─── Given entries ───

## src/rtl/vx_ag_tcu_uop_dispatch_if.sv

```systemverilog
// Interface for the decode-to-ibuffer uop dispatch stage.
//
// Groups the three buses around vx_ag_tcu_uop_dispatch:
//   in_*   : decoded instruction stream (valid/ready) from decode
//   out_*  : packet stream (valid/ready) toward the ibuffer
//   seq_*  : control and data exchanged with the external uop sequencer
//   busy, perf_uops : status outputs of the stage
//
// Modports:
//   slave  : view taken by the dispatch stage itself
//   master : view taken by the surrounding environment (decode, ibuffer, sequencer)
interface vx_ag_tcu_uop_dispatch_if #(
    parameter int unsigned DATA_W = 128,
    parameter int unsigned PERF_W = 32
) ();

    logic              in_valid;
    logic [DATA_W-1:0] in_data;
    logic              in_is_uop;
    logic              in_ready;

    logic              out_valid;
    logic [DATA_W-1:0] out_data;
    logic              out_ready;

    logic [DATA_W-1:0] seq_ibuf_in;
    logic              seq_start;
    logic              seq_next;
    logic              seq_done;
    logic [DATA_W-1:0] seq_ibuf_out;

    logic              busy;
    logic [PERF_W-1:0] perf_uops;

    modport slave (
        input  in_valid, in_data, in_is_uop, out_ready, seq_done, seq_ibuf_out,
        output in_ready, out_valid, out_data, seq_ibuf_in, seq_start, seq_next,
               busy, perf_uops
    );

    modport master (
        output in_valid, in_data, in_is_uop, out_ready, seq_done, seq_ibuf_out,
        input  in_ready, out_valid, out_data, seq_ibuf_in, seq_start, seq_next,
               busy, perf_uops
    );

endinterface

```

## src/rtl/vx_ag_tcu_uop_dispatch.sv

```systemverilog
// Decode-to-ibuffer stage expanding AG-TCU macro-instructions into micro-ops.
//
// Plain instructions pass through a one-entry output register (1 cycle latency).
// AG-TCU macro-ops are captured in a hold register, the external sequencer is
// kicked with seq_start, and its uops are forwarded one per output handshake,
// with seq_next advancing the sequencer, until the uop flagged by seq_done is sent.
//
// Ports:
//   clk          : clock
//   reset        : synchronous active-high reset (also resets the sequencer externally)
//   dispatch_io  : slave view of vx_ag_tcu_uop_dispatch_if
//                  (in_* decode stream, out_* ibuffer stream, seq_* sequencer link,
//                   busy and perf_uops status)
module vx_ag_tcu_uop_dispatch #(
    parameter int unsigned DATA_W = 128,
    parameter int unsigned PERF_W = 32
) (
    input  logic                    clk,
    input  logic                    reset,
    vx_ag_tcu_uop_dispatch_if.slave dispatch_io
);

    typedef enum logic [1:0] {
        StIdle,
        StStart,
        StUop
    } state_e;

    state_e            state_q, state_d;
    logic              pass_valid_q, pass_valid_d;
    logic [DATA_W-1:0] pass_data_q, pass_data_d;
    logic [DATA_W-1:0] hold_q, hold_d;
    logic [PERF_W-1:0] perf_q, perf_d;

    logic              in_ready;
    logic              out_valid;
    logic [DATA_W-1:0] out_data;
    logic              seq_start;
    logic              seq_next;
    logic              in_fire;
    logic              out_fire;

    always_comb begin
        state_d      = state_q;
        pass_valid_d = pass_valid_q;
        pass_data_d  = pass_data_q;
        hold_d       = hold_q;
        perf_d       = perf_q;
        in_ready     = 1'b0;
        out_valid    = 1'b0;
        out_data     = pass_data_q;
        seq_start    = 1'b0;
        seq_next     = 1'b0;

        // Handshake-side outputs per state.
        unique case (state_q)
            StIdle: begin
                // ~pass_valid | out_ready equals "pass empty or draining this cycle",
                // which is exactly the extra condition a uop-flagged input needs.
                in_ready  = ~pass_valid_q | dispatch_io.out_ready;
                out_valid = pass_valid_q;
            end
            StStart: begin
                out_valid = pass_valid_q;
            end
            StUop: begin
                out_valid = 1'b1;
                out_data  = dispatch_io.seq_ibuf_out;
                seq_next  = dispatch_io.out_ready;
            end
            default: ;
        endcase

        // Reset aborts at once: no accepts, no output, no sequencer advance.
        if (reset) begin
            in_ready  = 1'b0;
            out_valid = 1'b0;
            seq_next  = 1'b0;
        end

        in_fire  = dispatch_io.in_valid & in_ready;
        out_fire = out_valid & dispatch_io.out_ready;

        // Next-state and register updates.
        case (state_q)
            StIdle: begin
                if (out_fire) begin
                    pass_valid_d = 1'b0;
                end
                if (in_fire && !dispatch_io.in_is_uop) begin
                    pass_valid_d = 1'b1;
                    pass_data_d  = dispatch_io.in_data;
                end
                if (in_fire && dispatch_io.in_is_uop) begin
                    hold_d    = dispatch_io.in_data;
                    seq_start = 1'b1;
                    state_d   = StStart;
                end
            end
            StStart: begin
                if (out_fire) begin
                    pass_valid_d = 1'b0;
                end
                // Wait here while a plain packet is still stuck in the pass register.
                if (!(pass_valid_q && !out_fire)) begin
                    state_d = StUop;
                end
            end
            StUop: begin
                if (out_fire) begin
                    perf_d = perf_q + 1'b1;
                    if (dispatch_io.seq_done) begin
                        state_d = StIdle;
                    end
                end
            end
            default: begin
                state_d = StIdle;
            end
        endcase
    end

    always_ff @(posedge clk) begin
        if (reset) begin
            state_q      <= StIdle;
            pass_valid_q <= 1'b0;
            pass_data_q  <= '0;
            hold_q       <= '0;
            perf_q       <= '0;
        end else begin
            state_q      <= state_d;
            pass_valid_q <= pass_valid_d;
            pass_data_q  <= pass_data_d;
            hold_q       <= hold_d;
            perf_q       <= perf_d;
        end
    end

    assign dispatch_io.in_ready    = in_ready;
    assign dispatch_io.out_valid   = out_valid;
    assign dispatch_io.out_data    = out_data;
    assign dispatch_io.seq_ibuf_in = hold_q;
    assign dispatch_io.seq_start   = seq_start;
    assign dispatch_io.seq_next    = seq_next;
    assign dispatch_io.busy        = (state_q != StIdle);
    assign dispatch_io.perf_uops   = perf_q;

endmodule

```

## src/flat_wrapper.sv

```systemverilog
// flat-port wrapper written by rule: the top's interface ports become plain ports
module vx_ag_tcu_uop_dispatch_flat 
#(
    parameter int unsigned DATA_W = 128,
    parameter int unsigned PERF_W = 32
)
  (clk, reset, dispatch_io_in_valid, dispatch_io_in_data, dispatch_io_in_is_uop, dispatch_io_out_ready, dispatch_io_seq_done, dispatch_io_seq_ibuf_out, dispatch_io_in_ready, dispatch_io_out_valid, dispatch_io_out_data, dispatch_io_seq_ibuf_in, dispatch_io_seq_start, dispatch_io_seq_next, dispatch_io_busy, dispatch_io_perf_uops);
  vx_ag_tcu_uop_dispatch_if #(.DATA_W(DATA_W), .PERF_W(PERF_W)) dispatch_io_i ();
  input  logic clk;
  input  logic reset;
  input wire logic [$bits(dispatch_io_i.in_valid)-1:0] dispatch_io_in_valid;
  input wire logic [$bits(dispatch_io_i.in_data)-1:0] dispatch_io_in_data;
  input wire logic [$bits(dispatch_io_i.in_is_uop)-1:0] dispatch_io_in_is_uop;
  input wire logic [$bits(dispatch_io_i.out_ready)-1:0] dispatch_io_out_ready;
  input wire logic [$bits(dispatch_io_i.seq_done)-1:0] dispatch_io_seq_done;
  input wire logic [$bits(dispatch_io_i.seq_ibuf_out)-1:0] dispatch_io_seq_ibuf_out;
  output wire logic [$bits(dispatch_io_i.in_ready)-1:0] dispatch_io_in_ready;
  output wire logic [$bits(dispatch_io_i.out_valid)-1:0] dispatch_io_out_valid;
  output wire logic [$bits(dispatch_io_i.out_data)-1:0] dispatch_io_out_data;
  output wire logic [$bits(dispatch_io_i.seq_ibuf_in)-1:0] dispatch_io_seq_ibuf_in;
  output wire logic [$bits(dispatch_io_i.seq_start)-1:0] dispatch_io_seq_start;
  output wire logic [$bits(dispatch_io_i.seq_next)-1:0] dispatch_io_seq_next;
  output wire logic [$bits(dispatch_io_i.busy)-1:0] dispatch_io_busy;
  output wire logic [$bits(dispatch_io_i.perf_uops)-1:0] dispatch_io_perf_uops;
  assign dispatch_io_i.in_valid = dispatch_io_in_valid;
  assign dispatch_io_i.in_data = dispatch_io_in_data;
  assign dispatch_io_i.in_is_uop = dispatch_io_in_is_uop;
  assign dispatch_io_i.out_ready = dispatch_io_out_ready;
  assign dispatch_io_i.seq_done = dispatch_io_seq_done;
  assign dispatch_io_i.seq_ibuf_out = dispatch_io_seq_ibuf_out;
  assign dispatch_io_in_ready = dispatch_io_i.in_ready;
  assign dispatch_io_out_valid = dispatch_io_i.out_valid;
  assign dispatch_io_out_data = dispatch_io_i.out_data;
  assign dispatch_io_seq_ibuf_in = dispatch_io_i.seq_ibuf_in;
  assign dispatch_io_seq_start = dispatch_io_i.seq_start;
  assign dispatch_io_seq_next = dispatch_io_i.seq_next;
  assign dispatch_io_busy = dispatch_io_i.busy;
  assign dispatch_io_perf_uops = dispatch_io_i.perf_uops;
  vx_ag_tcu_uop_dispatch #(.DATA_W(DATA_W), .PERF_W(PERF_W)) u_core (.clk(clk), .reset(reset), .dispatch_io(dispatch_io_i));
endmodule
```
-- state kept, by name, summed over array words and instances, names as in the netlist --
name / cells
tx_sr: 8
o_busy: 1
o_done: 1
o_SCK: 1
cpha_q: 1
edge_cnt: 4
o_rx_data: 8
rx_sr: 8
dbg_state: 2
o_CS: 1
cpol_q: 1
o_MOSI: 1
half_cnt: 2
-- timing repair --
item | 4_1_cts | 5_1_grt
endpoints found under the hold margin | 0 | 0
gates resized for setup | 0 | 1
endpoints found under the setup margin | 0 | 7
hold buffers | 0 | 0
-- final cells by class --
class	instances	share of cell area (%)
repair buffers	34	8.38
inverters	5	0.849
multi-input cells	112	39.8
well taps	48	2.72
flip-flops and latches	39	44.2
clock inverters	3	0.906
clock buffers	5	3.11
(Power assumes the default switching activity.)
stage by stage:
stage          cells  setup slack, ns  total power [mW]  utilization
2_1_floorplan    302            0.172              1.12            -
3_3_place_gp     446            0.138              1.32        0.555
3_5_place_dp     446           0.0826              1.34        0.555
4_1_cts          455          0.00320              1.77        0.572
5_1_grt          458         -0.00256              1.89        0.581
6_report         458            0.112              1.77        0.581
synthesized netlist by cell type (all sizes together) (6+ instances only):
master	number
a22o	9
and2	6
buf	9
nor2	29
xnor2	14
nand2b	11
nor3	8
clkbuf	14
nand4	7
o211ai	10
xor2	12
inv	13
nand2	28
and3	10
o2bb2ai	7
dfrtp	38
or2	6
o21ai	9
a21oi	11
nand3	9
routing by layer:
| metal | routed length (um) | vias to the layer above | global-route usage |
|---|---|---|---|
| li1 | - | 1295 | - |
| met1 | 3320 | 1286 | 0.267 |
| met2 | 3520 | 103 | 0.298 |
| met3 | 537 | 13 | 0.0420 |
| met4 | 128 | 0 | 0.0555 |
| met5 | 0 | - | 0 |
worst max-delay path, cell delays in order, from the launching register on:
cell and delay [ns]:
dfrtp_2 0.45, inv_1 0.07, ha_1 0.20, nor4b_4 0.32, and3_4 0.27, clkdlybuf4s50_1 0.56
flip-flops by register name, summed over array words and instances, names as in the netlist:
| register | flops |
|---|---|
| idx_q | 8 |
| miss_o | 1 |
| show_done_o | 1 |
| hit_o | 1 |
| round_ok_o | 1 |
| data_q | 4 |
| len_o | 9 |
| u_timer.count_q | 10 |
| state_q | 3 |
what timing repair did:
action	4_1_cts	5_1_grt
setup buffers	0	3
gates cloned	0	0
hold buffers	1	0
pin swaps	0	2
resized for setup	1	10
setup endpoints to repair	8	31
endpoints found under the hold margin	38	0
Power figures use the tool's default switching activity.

───

Exercise requirements:
Filter the lines above, keeping each one that contains the string "names".

Exercise response:
-- state kept, by name, summed over array words and instances, names as in the netlist --
flip-flops by register name, summed over array words and instances, names as in the netlist:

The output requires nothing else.